To be honest, you are likely to be wasting your time getting to the
lens to clean it, as this is highly unlikely to be your problem unless
a) you live in a very smoky house, or b) you've recently had some
dusty building work done. Unlike with a CD player, normal household
dust tends not to deposit on the lens of a DVD deck, because of the
extremely high rotational speed of the disc, compared to a CD deck.
This causes a layer of air to be dragged round under the disc at high
speed, which tends to keep the lens dust-free. From years of
experience repairing DVD players, it is far more likely that you have
a worn laser ( or possibly, but less likely ) a worn spindle motor. If
the unit plays CDs without skipping, then you can be reasonably sure
that it is a laser issue.

Arfa
It started skipping when I was playing a CD. It has been exposed to a
lot of smoke from people exhaling towards the TV. I'm prepare for the
worst anyways, just in case the DVD unit is bad I already have the
replacement # from Panasonic($110). So either way I have to pull the
unit out.

-ss

You may be lucky then, and a clean of the lens might restore it - for a
while at least, and assuming that it's not a computer-style IDE type
drive. Cleaning never seems to help with these. Clean the lens with a
cotton bud (Q-Tip) moistened with electronics grade (99.7% + ) isopropyl
alcohol. Polish with a dry cotton bud. Don't be tempted to adjust any
pots mounted on the laser. Mis-adjustment of them is likely to result in
rapid destruction of the laser diode(s).

If the price you have from Pan is for just a laser, rather than a
pre-assembled sub deck, be aware that most Pan DVD players, require
mechanical adjustment of the tilt and skew after the laser is fitted.
Provided that the model in question has the jitter meter software built
in, this is not difficult, if a little fiddly.

Arfa

Thanks for all the info! It has a IDE connector on the back so I'm
assuming it's IDE. Also the price from Panasonic is for the whole unit.

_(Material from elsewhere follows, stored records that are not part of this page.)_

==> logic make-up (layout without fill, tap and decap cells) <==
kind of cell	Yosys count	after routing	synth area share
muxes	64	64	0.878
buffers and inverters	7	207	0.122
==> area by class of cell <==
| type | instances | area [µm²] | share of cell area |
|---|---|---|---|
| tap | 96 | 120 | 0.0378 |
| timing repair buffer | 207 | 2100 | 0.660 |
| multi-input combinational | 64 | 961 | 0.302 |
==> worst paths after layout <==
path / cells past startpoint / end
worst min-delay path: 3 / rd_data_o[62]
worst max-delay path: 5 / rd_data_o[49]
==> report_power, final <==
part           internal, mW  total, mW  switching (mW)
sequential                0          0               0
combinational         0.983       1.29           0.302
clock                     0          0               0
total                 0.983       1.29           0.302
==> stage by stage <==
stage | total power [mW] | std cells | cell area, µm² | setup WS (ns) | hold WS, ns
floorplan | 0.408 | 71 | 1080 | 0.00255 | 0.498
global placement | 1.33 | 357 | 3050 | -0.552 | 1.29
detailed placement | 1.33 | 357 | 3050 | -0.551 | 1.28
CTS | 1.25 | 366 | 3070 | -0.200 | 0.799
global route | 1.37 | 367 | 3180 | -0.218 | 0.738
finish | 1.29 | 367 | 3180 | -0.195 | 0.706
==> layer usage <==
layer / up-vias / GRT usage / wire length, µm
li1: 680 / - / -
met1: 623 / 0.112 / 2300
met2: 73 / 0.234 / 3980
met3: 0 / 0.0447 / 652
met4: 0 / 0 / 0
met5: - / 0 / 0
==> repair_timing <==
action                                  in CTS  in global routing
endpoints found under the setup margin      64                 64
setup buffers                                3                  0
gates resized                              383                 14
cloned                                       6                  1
==> design/flow/design.v <==
module RegisterFile(input logic clk_i, rst_i, wr_reg_en_i,
                    input logic[4:0] rd_i, rs1_i, rs2_i,
                    input logic[63:0] rd_data_i,
                    output logic[63:0] rs1_data_o, rs2_data_o);
    logic[31:0][63:0] registers_r = {32{64'b0}};
    always_ff @(posedge clk_i) begin
        if(!rst_i) begin
            if(wr_reg_en_i && (rd_i != 0)) begin
                registers_r[rd_i] <= rd_data_i;
            end
        end 
    end 
    always_comb begin
        if(rst_i || (rs1_i == 0)) begin
            rs1_data_o = 64'b0;
        end else if(rs1_i == rd_i) begin
            rs1_data_o = rd_data_i;
        end else begin 
            rs1_data_o = registers_r[rs1_i];
        end 
    end
    always_comb begin
        if(rst_i || (rs2_i == 0)) begin
            rs2_data_o = 64'b0;
        end else if(rs2_i == rd_i) begin
            rs2_data_o = rd_data_i;
        end else begin
            rs2_data_o = registers_r[rs2_i];
        end 
    end
endmodule: RegisterFile
==> design/flow/design.v <==
`timescale 1ns / 1ps
module pmi_addsub #(
	parameter pmi_data_width    = 32,
	parameter pmi_result_width  = 32,
	parameter pmi_sign   = "off",  
	parameter pmi_family = 0,
	parameter module_type= "pmi_addsub"
	)(
	input wire [pmi_data_width - 1 : 0] DataA,
	input wire [pmi_data_width - 1 : 0] DataB,
	input wire Cin,
	input wire Add_Sub,
	output wire [pmi_result_width - 1 : 0]Result,
	output wire Cout,
	output wire Overflow
);
wire [pmi_data_width : 0] tmp_addResult = DataA + DataB + Cin;
wire [pmi_data_width : 0] tmp_subResult = DataA - DataB - !Cin;   
assign Result = (Add_Sub == 1) ? tmp_addResult[pmi_result_width - 1 : 0] : tmp_subResult[pmi_result_width - 1 : 0];
assign Cout = (Add_Sub == 1) ? tmp_addResult[pmi_data_width] : !tmp_subResult[pmi_data_width];
assign Overflow = Cout;
endmodule
==> design/flow/run.sh <==
#!/bin/bash
# OpenROAD 26Q1-2900-gdf79404cd8, Yosys 0.63+post, stock flow scripts
make -C /OpenROAD-flow-scripts/flow DESIGN_CONFIG=/design/flow/config.mk WORK_HOME=/design/flow/orfs finish
==> design/flow/config.mk <==
export PLATFORM = sky130hd
export DESIGN_NAME = pmi_addsub
export DESIGN_NICKNAME = pmi_addsub
export VERILOG_FILES = /design/flow/design.v
export SDC_FILE = /design/flow/constraint.sdc
export NUM_CORES = 4
export LEC_CHECK = 1
export CORE_UTILIZATION = 40
==> design/flow/constraint.sdc <==
current_design pmi_addsub

set clk_period 19.9
set clk_io_pct 0.2

create_clock -name clk0 -period $clk_period

set non_clock_inputs [all_inputs -no_clocks]
set_input_delay [expr $clk_period * $clk_io_pct] -clock clk0 $non_clock_inputs
set_output_delay [expr $clk_period * $clk_io_pct] -clock clk0 [all_outputs]
==> impl_metrics.toml <==
# implementation run metrics
[pwr]
irDropWorstVdd_v = 0.0000168
power.density_mw_per_mm2 = 38.8
p_leak_nw = 2.58

[worst_hold_path]
hold_class = "input port to output port"

[global_route]
grt_max_degree = 57
grt_pass1_vias = 4019
grt_pass1_wl_mm = 18.3
grt_overflow_total = 0
antenna_found_initial = 0
grtUsageTotal = 0.193

[final_timing]
slew_violations = 0
slew_headroom = 0.444
rsz0062_at_grt = "no"
period_minus_slack_ps = 11810
setup_ws_ps = 8090
setup_viol = 0
worstMarginPinSlew_ps = 826
hold_viol = 0
fmax_mhz = 84.7
hold_slack_ps = 8980
fin_setup_tns_ps = 0
finalCritPeriodShare = 0.594

[route]
n_antenna_cell = 0
wl_per_cell_um = 13.0
vias = 4471
ant_nets = 0
via_per_inst = 5.25
drtIter0Drc = 136
drc = 0
routed_wl_mm = 11.1
dr.pass1.iters = 4

[job]
warning_count = 64
cap_violations = 0

[worst_setup_path]
start_kind = "input port"
cp_max_fo = 5
worstPathArrival_ps = 7830
required_ps = 15920
path_class = "input port to output port"
end_kind = "output port"

[cells_and_area]
area_delta_synth_final_pct = 25.3
clkbuf_count = 0
nFillCells = 1041
drive_gt1_frac = 0.0534
register_area_sq_um = 0
flop-count = 0

[placement]
gp_congestion = 0.944
portBuffers = 100
place_hpwl_mm = 9.37
pre_cts_slack_ps = 8060

[floorplanning]
fp.dieH_um = 108
rows = 38
chipArea_sq_mm = 0.0116
die_w_um = 108
core-area_sq_mm = 0.0109
ios = 100
fp-utilization = 0.411

[clock_tree]
postCtsHoldBufs = 0
post_cts_buffers = 0
cts_resized = 0

[logic_synthesis]
postSynthSeqShare = 0
synth_area_per_cell_sq_um = 7.20
syn_inst = 621
yosys_area_sq_mm = 0.00447
synth.cell_area_sq_mm = 0.00447
ys_cells = 621
synth_cell_types = 80
ys_warn_count = 0

[status]
status = "complete, no violations"
`flow/config.mk`:
```
export PLATFORM = sky130hd
export DESIGN_NAME = musicbox
export DESIGN_NICKNAME = musicbox
export VERILOG_FILES = /design/flow/design.v
export SDC_FILE = /design/flow/constraint.sdc
export NUM_CORES = 4
export LEC_CHECK = 1
export CORE_UTILIZATION = 40
```
`flow/constraint.sdc`:
```
current_design musicbox

set clk_period 1.5
set clk_io_pct 0.2

create_clock -name clk0 -period $clk_period [get_ports {CLOCK_50}]

set non_clock_inputs [all_inputs -no_clocks]
set_input_delay [expr $clk_period * $clk_io_pct] -clock clk0 $non_clock_inputs
set_output_delay [expr $clk_period * $clk_io_pct] -clock clk0 [all_outputs]
```
`flow/design.v`:
```
module music_ROM(
  input clk,
  input [7:0] address,
  output reg [7:0] note
);
always @(posedge clk)
  case(address)
    0, 1: note <= 8'd27;  
    2: note <= 8'd29;  
    3: note <= 8'd27;  
    4: note <= 8'd32;  
    5: note <= 8'd31;  
    6: note <= 8'd0;
    7, 8: note <= 8'd27;  
    9: note <= 8'd29;  
    10: note <= 8'd27;  
    11: note <= 8'd34;  
    12: note <= 8'd32;  
    13: note <= 8'd0;
    14, 15: note <= 8'd27;  
    16: note <= 8'd39;  
    17: note <= 8'd24;  
    18: note <= 8'd32;  
    19: note <= 8'd31;  
    20: note <= 8'd29;  
    21: note <= 8'd0;
    22, 23: note <= 8'd39;  
    24: note <= 8'd24;  
    25: note <= 8'd32;  
    26: note <= 8'd34;  
    27: note <= 8'd32;  
    default: note <= 8'd0;
  endcase
endmodule
module divide_by12(numer, quotient, remain);
  input [5:0] numer;
  output [2:0] quotient;
  output [3:0] remain;
  reg [2:0] quotient;
  reg [3:0] remain_bit3_bit2;
  assign remain = {remain_bit3_bit2, numer[1:0]};  
  always @(numer[5:2])  
    case(numer[5:2])
      0: begin quotient=0; remain_bit3_bit2=0; end
      1: begin quotient=0; remain_bit3_bit2=1; end
      2: begin quotient=0; remain_bit3_bit2=2; end
      3: begin quotient=1; remain_bit3_bit2=0; end
      4: begin quotient=1; remain_bit3_bit2=1; end
      5: begin quotient=1; remain_bit3_bit2=2; end
      6: begin quotient=2; remain_bit3_bit2=0; end
      7: begin quotient=2; remain_bit3_bit2=1; end
      8: begin quotient=2; remain_bit3_bit2=2; end
      9: begin quotient=3; remain_bit3_bit2=0; end
      10: begin quotient=3; remain_bit3_bit2=1; end
      11: begin quotient=3; remain_bit3_bit2=2; end
      12: begin quotient=4; remain_bit3_bit2=0; end
      13: begin quotient=4; remain_bit3_bit2=1; end
      14: begin quotient=4; remain_bit3_bit2=2; end
      15: begin quotient=5; remain_bit3_bit2=0; end
    endcase
endmodule
module musicbox(
  input CLOCK_50,
  output SPEAKER
);
  reg clk;
  always @(posedge CLOCK_50) clk <= ~clk;
  reg  [32-1:0] tone;
  always @(posedge clk) tone <= tone+1;
  wire [7:0] fullnote;
  music_ROM ROM(.clk(clk), .address(tone[27:23]), .note(fullnote));
  wire [2:0] octave;
  wire [3:0] note;
  divide_by12 divby12(.numer(fullnote[5:0]), .quotient(octave), .remain(note));
  reg [8:0] clk_50divider;
  always @(note)
    case(note)
      0: clk_50divider = 512-1;  
      1: clk_50divider = 483-1;  
      2: clk_50divider = 456-1;  
      3: clk_50divider = 431-1;  
      4: clk_50divider = 406-1;  
      5: clk_50divider = 384-1;  
      6: clk_50divider = 362-1;  
      7: clk_50divider = 342-1;  
      8: clk_50divider = 323-1;  
      9: clk_50divider = 304-1;  
      10: clk_50divider = 287-1;  
      11: clk_50divider = 271-1;  
      default: clk_50divider = 0;  
    endcase
  reg [8:0] counter_note;
  always @(posedge clk) if (counter_note == 0) counter_note <= clk_50divider; else counter_note <= counter_note - 1;
  reg [7:0] counter_octave;
  always @(posedge clk)
  if (counter_note == 0)
  begin
    if (counter_octave == 0)
      counter_octave <= (octave == 0 ? 255:octave == 1 ? 127:octave == 2 ? 63:octave == 3 ? 31:octave == 4 ? 15:7);
    else
      counter_octave <= counter_octave - 1;
  end
  reg speaker;
  assign SPEAKER = speaker;
  always @(posedge clk) if (fullnote != 0 && counter_note == 0 && counter_octave == 0) speaker <= ~speaker; 
endmodule
```
===== /design/flow/config.mk =====
export PLATFORM = sky130hd
export DESIGN_NAME = parking_management_system
export DESIGN_NICKNAME = parking_management_system
export VERILOG_FILES = /design/flow/design.v
export SDC_FILE = /design/flow/constraint.sdc
export NUM_CORES = 4
export LEC_CHECK = 1
export CORE_UTILIZATION = 40

===== /design/flow/constraint.sdc =====
current_design parking_management_system

set clk_period 11.7
set clk_io_pct 0.2

create_clock -name clk0 -period $clk_period [get_ports {clk}]

set non_clock_inputs [all_inputs -no_clocks]
set_input_delay [expr $clk_period * $clk_io_pct] -clock clk0 $non_clock_inputs
set_output_delay [expr $clk_period * $clk_io_pct] -clock clk0 [all_outputs]

===== /design/flow/design.v =====
module parking_management_system (
    input wire clk,
    input wire reset,
    input wire car_entered,
    input wire car_exited,
    input wire is_uni_car_entered,
    input wire is_uni_car_exited,
    output reg [9:0] uni_parked_car,
    output reg [9:0] parked_car,
    output reg [9:0] uni_vacated_space,
    output reg [9:0] vacated_space,
    output reg uni_is_vacated_space,
    output reg is_vacated_space
);
    parameter MAX_PARKING_SPACE = 700;
    parameter MAX_UNI_SPACE = 500;
    parameter CLK_FREQ = 100_000_000;  
    reg [31:0] elapsed_time_cycles;
    reg [9:0] NON_UNI_SPACE;
    reg [3:0] time_threshold;
    always @(posedge clk or posedge reset) begin
        if (reset) begin
            elapsed_time_cycles <= 0;
            time_threshold <= 0;
            uni_parked_car <= 0;
            parked_car <= 0;
            uni_vacated_space <= MAX_UNI_SPACE;
            vacated_space <= 200;
            NON_UNI_SPACE <= 200;
            uni_is_vacated_space <= 1;
            is_vacated_space <= 1;
        end else begin
            elapsed_time_cycles <= elapsed_time_cycles + 1;
            if (elapsed_time_cycles > CLK_FREQ * 300 * 60) begin
                time_threshold <= 4'd4;  
            end else if (elapsed_time_cycles > CLK_FREQ * 240 * 60) begin
                time_threshold <= 4'd3;  
            end else if (elapsed_time_cycles > CLK_FREQ * 180 * 60) begin
                time_threshold <= 4'd2;  
            end else if (elapsed_time_cycles > CLK_FREQ * 120 * 60) begin
                time_threshold <= 4'd1;  
            end else begin
                time_threshold <= 4'd0;  
            end
            if (car_entered && is_uni_car_entered) begin
                if (uni_parked_car < MAX_UNI_SPACE && uni_parked_car + parked_car < MAX_PARKING_SPACE) begin
                    uni_parked_car <= uni_parked_car + 1;
                    uni_vacated_space <= uni_vacated_space - 1;
                    uni_is_vacated_space <= 1;
                end else begin
                    uni_is_vacated_space <= 0;
                end
                if (parked_car < NON_UNI_SPACE && uni_parked_car + parked_car < MAX_PARKING_SPACE) begin
                    is_vacated_space <= 1;
                end else begin
                    is_vacated_space <= 0;
                end
            end else if (car_exited && is_uni_car_exited) begin
                if (uni_parked_car > 0) begin
                    uni_parked_car <= uni_parked_car - 1;
                    uni_vacated_space <= uni_vacated_space + 1;
                    uni_is_vacated_space <= 1;
                end
            end else if (car_entered && !is_uni_car_entered) begin
                if (time_threshold == 4'd0) begin
                    NON_UNI_SPACE <= 200;
                end else if (time_threshold == 4'd1) begin
                    NON_UNI_SPACE <= 250;
                end else if (time_threshold == 4'd2) begin
                    NON_UNI_SPACE <= 300;
                end else if (time_threshold == 4'd3) begin
                    NON_UNI_SPACE <= 350;
                end else if (time_threshold == 4'd4) begin
                    NON_UNI_SPACE <= 500;
                end
                if (parked_car + uni_parked_car < MAX_PARKING_SPACE && parked_car < NON_UNI_SPACE) begin
                    parked_car <= parked_car + 1;
                    vacated_space <= vacated_space - 1;
                    if (uni_parked_car < MAX_UNI_SPACE && uni_parked_car + parked_car < MAX_PARKING_SPACE) begin
                        uni_is_vacated_space <= 1;
                    end else begin
                        uni_is_vacated_space <= 0;
                    end
                    if (parked_car < NON_UNI_SPACE && uni_parked_car + parked_car < MAX_PARKING_SPACE) begin
                        is_vacated_space <= 1;
                    end else begin
                        is_vacated_space <= 0;
                    end
                end
            end else if (car_exited && !is_uni_car_exited) begin
                if (parked_car > 0) begin
                    parked_car <= parked_car - 1;
                    vacated_space <= vacated_space + 1;
                    is_vacated_space <= 1;
                end
            end
        end
    end
endmodule

===== /design/flow/run.sh =====
#!/bin/bash
# OpenROAD 26Q1-2900-gdf79404cd8, Yosys 0.63+post, stock flow scripts
make -C /OpenROAD-flow-scripts/flow DESIGN_CONFIG=/design/flow/config.mk WORK_HOME=/design/flow/orfs finish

Yeah, I kinda suspected that might be the case, which is why I made the
comment. In that case, I think, from experience, that you are unlikely to
recover it with cleaning. As these drives are pretty much totally
enclosed, anything like cigarette smoke has a tendency to condense out on
the outside of the drive, rather than on internal components. I think that
in the end, you will finish up replacing the whole drive, as you felt that
you might have to.

Arfa



Well if it is IDE could he just purchase a cheap computer DVD drive and put
it in there? I'd try that, but I have no expierence with dvd players that
use IDE drives and don't know if it would work.